Comment 11 Roland Scheidegger 2013-01-31 15:42:02 UTC
(In reply to comment #10)
> Looks good to me too.
> 
> Don't forget to take out src/gallium/auxiliary/gallivm/lp_bld_init.c from
> the patch.

Ok. I'll mention though that this is not a complete fix, round/trunc/ceil are broken exactly the same way (I think ceil is affected by both problems, trunc/round should only be affected by the very large exponents one). "Luckily" lp_test_arit doesn't test any such values for floor/ceil/trunc/round, only for fract...

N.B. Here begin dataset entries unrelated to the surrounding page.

<file path="src/sv/ntc_pkg.sv">
// Shared constants, types and the log2 table generator for the NTC beta converter.
// No dependencies; imported by every module of the block.
package ntc_pkg;

  localparam int unsigned LOG_TABLE_BITS_DEF = 6;
  localparam int unsigned LW     = 25;  // log2 value, unsigned Q20
  localparam int unsigned QBITS  = 18;  // quotient bits of the divider
  localparam int unsigned NUM_W  = 55;  // rounded dividend
  localparam int unsigned DEN_W  = 41;  // doubled divisor
  localparam int unsigned CFG_W  = 20;

  localparam logic [29:0] LN2_Q30  = 30'd744261118;
  localparam logic [22:0] NUM_K    = 23'd6553600;  // 100 * 2^16
  localparam logic [6:0]  CENTI    = 7'd100;
  localparam logic [15:0] ZERO_CK  = 16'd27315;
  localparam logic [17:0] TEMP_MAX = 18'd99900;
  localparam logic [3:0]  EDGE_MV  = 4'd10;

  localparam logic [2:0] REG_REF  = 3'd0;
  localparam logic [2:0] REG_PULL = 3'd1;
  localparam logic [2:0] REG_NOM  = 3'd2;
  localparam logic [2:0] REG_BETA = 3'd3;
  localparam logic [2:0] REG_T0   = 3'd4;

  typedef struct packed {
    logic fault;
    logic dz;
    logic neg;
    logic ovf;
  } ntc_side_t;

  // log2(1 + i/2^tb) in Q20 by repeated truncating squaring of a Q30 mantissa
  function automatic logic [20:0] log_entry(input int unsigned i, input int unsigned tb);
    logic [63:0] y;
    logic [20:0] r;
    r = '0;
    if (i >= (32'd1 << tb)) begin
      r = 21'h100000;
    end else begin
      y = (64'd1 << 30) + (64'(i) << (30 - tb));
      for (int k = 19; k >= 0; k--) begin
        y = (y * y) >> 30;
        if (y >= (64'd2 << 30)) begin
          r[k] = 1'b1;
          y = y >> 1;
        end
      end
    end
    return r;
  endfunction

endpackage

</file>
<file path="src/sv/ntc_log2.sv">
// Two-stage log2 unit: leading-one normalise with table lookup, then interpolation.
// Depends on ntc_pkg.
module ntc_log2 import ntc_pkg::*; #(
  parameter int unsigned W  = 20,
  parameter int unsigned TB = LOG_TABLE_BITS_DEF
) (
  input  logic          clk_i,
  input  logic          en_i,
  input  logic [W-1:0]  x_i,
  output logic [LW-1:0] l_o
);

  localparam int unsigned TAB_N = 1 << TB;
  localparam int unsigned RB    = 30 - TB;
  localparam int unsigned EW    = $clog2(W);

  logic [20:0] tab [TAB_N+1];

  for (genvar g = 0; g <= TAB_N; g++) begin : g_tab
    localparam logic [20:0] ENT = log_entry(g, TB);
    assign tab[g] = ENT;
  end

  logic [EW-1:0] e_d, e_q;
  logic [W-1:0]  norm;
  logic [29:0]   f30;
  logic [TB-1:0] idx;
  logic [20:0]   lo, hi, lo_q, dif_q;
  logic [RB-1:0] rem_q;
  logic          dn_q;
  logic [20+RB:0] prod;
  logic [20:0]   sh, part;
  logic [LW-1:0] l_d, l_q;

  always_comb begin
    e_d = '0;
    for (int i = 0; i < W; i++) begin
      if (x_i[i]) e_d = EW'(i);
    end
  end

  assign norm = x_i << (EW'(W - 1) - e_d);
  assign f30  = {norm[W-2:0], {(31 - W){1'b0}}};
  assign idx  = f30[29 -: TB];
  assign lo   = tab[idx];
  assign hi   = tab[{1'b0, idx} + 1'b1];

  always_ff @(posedge clk_i) begin
    if (en_i) begin
      e_q   <= e_d;
      lo_q  <= lo;
      dn_q  <= hi < lo;
      dif_q <= (hi < lo) ? lo - hi : hi - lo;
      rem_q <= f30[RB-1:0];
    end
  end

  assign prod = {{RB{1'b0}}, dif_q} * {21'b0, rem_q};
  assign sh   = prod[RB +: 21];
  assign part = dn_q ? lo_q - sh : lo_q + sh;
  assign l_d  = (LW'(e_q) << 20) + LW'(part);

  always_ff @(posedge clk_i) begin
    if (en_i) l_q <= l_d;
  end

  assign l_o = l_q;

endmodule

</file>
<file path="config.mk">
export PLATFORM = sky130hd
export DESIGN_NAME = ntc_log2
export DESIGN_NICKNAME = d
export VERILOG_FILES = /design/src/sv/ntc_pkg.sv /design/src/sv/ntc_log2.sv
export SDC_FILE = /design/constraint.sdc
export NUM_CORES = 1
export LEC_CHECK = 0
export ABC_CLOCK_PERIOD_IN_PS = 32500
export BUFFER_PORTS_ARGS = -buffer_cell sky130_fd_sc_hd__buf_2
export CORE_ASPECT_RATIO = 1.75
export CORE_MARGIN = 2
export CORE_UTILIZATION = 60
export DETAILED_ROUTE_END_ITERATION = 7
export GPL_TIMING_DRIVEN = 0
export PLACE_DENSITY_LB_ADDON = 0.08
export SLEW_MARGIN = 20
export SYNTH_ARGS = -nofsm -noshare
export SYNTH_HDL_FRONTEND = slang
export SYNTH_SLANG_ARGS = --single-unit
</file>
<file path="constraint.sdc">
create_clock -name clk_i -period 32.5 [get_ports clk_i]
set_input_delay 6.5 -clock clk_i [delete_from_list [all_inputs] [get_ports clk_i]]
set_output_delay 6.5 -clock clk_i [all_outputs]
set_load 0.1 [all_outputs]
</file>
# == Word-level counts from Yosys, hierarchy flattened ==
# Memory sizes are Yosys's and may differ from the RTL's.
# Index checks and enable logic that the tools add are counted.
# classes
n_lt_le_gt_ge,3
eq_ne,0
multipliers,1
shift,1
mux,25
n_div,0
bitwise_logic,2
reduce_logical,0
add_sub_neg,7
# op_table
cell,n
$mux 21,6
$mux 5,17
$sub 21x21->21,3
$mul 21x13->34,1
$add 25x21->25,1
$add 21x21->21,1
$lt 21x21->1,1
$shl 20x5->19,1
$ge 7x8->1 const B,1
$ge 8x8->1 const B,1
$not 7->8,1
$add 6x1->7 const B,1
$not 6->7,1
$sub 5x5->5 const A,1
$mux 2,1
$mux 1,1
# totals
mem_count,2
regBits,86
out_inout_bits,25
elab_cells,47
latchBits,0
input_bits,22
romBits,5376
mem_bits_rw,0
# memory_table
memory,depth,width,read_ports,rd_ports_with_merged_regs,wr,line_no,source
(no name shown),128,21,1,0,0,ntc_log2.sv:46,"assign hi = tab[{1'b0, idx} + 1'b1];"
(no name shown),128,21,1,0,0,ntc_log2.sv:45,assign lo = tab[idx];

# == Depth between registers and ports, before layout ==
# depth
depth_word,28
depth_mapped,42
depth_no_buf,41

# == Least setup slack after synthesis ==
# No wires, ideal clock.
# synth_path
path_type,input to register
startpoint,input x_i[10]
endpoint,"register dif_q[10], data pin"
setup_ns,0.267
required_time_ns,32.233
t_arrival_ns,14.489
n_path_buf,12
slack_ns,17.744
stages,38
cell_sequence,clkbuf_1 > or4_1 > o21bai_1 > and2_1 > buf_6 > clkinv_2 > buf_6 > buf_6 > ha_1 > clkbuf_1 > clkbuf_1 > nand3_1 > a211oi_4 > clkbuf_1 > ha_1 > inv_1 > ha_1 > clkbuf_1 > [2 not listed] > o311ai_0 > o21ai_1 > and2_1 > ha_1 > clkbuf_1 > a21o_1 > a21o_1 > a21oi_1 > o21bai_1 > a21oi_1 > o21ai_0 > a21oi_1 > a21oi_1 > nor3_1 > buf_2 > buf_2 > mux2i_1 > xor2_1
# synth_between
elab_chain_cells,19
elab_cells_between_ends,25
cone_classes,4 x add/sub; 1 x order compare; 1 x shift; 15 x mux; 2 x bitwise; 2 x memory
# synth_rtl
item,line_no,source
from (decl),ntc_log2.sv:9,"input logic [W-1:0] x_i,"
$mux 5 (10 in a row),ntc_log2.sv:38,if (x_i[i]) e_d = EW'(i);
$sub 5x5->5,ntc_log2.sv:42,assign norm = x_i << (EW'(W - 1) - e_d);
$shl 20x5->19 *,ntc_log2.sv:42,
$add 6x1->7,ntc_log2.sv:46,
$not 7->8 (not written as such),ntc_log2.sv:46,
$mem_v2 128x21,-,
$mux 21 (not written as such) (2 in a row),ntc_log2.sv:46,
$sub 21x21->21 / $lt 21x21->1 (equally long branches),ntc_log2.sv:53,dif_q <= (hi < lo) ? lo - hi : hi - lo;
$mux 21 *,ntc_log2.sv:53,
to (signal assigned),ntc_log2.sv:53,
to (decl),ntc_log2.sv:28,"logic [20:0] lo, hi, lo_q, dif_q;"
# Mark *: on every way between the ends. The rest lies on a longest branch, timed or not. The select of a mux whose other input is x is not followed.
# A chain may end at the register's enable or synchronous reset.

# == Worst setup path after layout ==
# layout_path
startpoint,input x_i[19]
endpoint,"register dif_q[4], data pin"
# layout_between
elab_chain_cells,10
elab_cells_between_ends,16
cone_classes,4 x add/sub; 1 x order compare; 1 x shift; 6 x mux; 2 x bitwise; 2 x memory
# layout_rtl
item,line_no
$mux 5,ntc_log2.sv:38
$sub 5x5->5,ntc_log2.sv:42
$shl 20x5->19 *,ntc_log2.sv:42
$add 6x1->7,ntc_log2.sv:46
$not 7->8 (not written as such),ntc_log2.sv:46
$mem_v2 128x21,-
$mux 21 (not written as such) (2 in a row),ntc_log2.sv:46
$sub 21x21->21 / $lt 21x21->1 (equally long branches),ntc_log2.sv:53
$mux 21 *,ntc_log2.sv:53
# Marks and branches as above.
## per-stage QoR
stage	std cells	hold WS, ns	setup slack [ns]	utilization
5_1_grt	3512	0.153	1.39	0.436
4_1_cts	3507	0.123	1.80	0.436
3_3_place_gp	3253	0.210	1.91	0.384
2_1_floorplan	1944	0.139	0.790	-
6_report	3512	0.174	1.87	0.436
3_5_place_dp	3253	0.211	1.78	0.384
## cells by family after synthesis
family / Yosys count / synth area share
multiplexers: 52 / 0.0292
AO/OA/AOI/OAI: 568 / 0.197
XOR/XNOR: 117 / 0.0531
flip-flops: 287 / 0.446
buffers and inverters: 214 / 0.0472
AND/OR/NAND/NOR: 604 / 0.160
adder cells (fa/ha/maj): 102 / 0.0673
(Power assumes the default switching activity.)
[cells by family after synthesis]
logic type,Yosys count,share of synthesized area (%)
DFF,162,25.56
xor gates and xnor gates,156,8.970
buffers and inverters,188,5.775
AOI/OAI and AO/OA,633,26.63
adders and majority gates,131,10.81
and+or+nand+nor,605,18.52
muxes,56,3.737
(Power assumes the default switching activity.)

Comment 12 José Fonseca 2013-01-31 16:01:56 UTC
(In reply to comment #11)
> Ok. I'll mention though that this is not a complete fix, round/trunc/ceil
> are broken exactly the same way (I think ceil is affected by both problems,
> trunc/round should only be affected by the very large exponents one).
> "Luckily" lp_test_arit doesn't test any such values for
> floor/ceil/trunc/round, only for fract...

Please add FIXME comments to those functions then.
Comment 13 Roland Scheidegger 2013-02-18 12:42:12 UTC
Should be fixed by c25ae5d27b114e23d5734f846002df1a05759658.
Comment 14 Darxus 2013-02-18 13:55:47 UTC
Woo, verified make check passes with commit dd599188d2868838541859a76800a8420958d358 (current latest), thanks.